AT the last meeting of the master bakers of Brisbane the following resolution was carried; “That owing to the assistance given by the journeymen in maintaining the price, and the generous support of the public in the same direction, it would not be necessary to yet consider the matter of reducing wages.” But where does the shortening of the long hours worked by the journeymen come in?

LABOUR Member Archibald, of South Australia, who was a member of the Northern Territory Commission that recently visited Queensland to inquire into the coloured labour question, has expressed the opinion that the existence of so many coloured aliens in Queensland affects the desired object of the promoters of such labour in that it keeps the white wage earner under the whip of the Fat Man.

IN consequence of the remarks of Police magistrate Pinnock towards the plaintiff sailors in the notorious Drumpark cases, as reported in the evening press, the Australian Workers' Union in Brisbane has requested the Parliamentary Labour Party to bring the matter before the Legislative Assembly when Parliament opens with a view to further investigation. The A.W.U. has also decided to approach the Minister for works regarding the conditions of labour on Government works.

A MAN named Newport, said by the Telegraph to be known as the “Fire King,” was brought before the court at Hughenden charged with carrying ammunition in a district proclaimed under the Coercion Act and was sentenced to three month's imprisonment. The charge of being a person of evil fame was also trumped up against him, and he was ordered at the expiration of the three months to pay two sureties of £30 each and himself in £60, failing this to do another six months in prison.

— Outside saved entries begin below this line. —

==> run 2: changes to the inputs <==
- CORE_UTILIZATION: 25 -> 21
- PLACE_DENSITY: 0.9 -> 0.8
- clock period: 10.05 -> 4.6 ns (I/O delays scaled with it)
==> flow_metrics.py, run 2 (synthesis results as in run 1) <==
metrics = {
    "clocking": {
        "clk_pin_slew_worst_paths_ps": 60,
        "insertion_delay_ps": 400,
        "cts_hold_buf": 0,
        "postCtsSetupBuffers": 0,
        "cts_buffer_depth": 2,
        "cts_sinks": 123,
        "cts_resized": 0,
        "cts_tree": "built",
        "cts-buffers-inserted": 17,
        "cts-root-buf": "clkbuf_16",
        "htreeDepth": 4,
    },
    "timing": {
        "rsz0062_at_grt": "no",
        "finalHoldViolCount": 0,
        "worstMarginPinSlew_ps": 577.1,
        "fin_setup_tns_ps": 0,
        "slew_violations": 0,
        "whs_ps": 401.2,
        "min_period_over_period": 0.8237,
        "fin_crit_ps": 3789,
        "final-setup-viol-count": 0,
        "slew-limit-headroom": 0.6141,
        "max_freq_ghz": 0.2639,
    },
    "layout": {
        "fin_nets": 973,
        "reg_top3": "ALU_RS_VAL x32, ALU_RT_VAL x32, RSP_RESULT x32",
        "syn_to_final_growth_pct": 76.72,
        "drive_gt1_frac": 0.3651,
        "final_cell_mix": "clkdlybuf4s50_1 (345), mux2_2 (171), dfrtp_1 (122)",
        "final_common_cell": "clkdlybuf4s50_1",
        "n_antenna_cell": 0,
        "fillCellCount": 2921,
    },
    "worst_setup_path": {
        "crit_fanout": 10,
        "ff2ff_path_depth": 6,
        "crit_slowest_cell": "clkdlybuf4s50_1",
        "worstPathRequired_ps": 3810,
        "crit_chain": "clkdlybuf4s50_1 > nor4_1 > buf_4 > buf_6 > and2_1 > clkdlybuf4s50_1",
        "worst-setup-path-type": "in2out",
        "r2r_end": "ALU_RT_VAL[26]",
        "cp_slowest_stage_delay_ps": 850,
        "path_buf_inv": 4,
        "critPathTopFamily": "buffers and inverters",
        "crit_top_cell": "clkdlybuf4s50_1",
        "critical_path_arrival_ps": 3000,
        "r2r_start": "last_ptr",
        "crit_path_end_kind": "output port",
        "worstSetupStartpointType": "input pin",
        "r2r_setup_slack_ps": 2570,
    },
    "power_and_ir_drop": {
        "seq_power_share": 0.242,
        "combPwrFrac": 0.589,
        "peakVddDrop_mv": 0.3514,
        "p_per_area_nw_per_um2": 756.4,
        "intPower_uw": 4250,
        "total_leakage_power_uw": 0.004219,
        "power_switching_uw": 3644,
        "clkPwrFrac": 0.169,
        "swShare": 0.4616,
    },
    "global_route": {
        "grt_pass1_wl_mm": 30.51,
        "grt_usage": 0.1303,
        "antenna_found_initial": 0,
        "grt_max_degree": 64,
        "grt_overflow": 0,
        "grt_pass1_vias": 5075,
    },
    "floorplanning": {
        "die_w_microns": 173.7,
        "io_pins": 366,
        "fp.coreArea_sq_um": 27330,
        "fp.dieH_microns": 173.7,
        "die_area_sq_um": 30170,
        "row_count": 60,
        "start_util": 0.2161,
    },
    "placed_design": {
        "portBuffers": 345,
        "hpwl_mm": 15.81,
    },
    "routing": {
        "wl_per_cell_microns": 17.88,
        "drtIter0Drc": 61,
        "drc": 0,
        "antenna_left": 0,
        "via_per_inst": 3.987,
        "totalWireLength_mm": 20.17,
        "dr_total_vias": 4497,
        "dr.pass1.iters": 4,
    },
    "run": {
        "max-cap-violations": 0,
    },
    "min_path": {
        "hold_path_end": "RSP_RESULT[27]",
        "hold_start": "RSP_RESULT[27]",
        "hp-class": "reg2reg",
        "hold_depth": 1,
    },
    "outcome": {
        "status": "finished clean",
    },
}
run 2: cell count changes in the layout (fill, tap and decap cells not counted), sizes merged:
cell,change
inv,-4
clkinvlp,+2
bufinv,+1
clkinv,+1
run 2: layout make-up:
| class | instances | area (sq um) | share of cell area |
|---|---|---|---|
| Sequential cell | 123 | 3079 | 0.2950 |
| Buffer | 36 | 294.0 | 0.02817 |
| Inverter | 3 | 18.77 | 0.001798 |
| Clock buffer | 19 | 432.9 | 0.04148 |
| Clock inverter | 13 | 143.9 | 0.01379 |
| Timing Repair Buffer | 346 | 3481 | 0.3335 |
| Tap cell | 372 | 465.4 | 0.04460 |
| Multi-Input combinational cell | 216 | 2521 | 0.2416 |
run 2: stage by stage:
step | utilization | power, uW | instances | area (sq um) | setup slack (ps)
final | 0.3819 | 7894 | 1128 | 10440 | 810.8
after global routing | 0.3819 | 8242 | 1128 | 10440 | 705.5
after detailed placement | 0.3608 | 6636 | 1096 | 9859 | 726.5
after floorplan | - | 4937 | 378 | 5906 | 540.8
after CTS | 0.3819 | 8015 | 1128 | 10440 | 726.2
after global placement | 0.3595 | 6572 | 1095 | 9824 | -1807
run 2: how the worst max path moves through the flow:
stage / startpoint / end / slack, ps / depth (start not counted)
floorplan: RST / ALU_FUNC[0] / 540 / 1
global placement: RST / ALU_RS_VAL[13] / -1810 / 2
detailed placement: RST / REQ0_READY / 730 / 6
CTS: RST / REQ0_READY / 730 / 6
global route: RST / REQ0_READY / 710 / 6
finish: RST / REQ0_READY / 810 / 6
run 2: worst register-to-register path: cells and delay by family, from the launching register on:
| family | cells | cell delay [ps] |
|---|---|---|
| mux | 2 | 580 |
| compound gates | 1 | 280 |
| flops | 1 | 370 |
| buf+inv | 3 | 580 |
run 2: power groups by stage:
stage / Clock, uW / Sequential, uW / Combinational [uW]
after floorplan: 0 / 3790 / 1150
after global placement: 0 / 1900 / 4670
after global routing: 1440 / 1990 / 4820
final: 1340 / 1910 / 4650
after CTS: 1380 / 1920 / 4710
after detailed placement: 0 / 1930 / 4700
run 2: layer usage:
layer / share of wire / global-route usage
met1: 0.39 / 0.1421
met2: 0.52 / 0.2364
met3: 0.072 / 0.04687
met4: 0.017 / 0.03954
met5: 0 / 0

OUR Philosopher says: Some fellows are always reaching out after the “long arm of coincidence,” and when they think they've got a grasp of its cast-sleeve, write our Philosopher. The N.Z. Minister of labour has legislated for the benefit of the shop assistants, which gives them a weekly half-holiday. The searcher after the l.a.o.c. at last tells us; “It appears that a law was enacted by King Canute, and has never been repealed, to this effect: 'Let every Sunday's feast be held from Saturday's noon to Monday's dawn' and this law was only a confirmation of one promulgated by King Edger the Dane, A.D. 958, commanding the relinquishment of all labour at mid-day on Saturday, and its resumption on Monday at daylight.” This fellow can't be a shop assistant.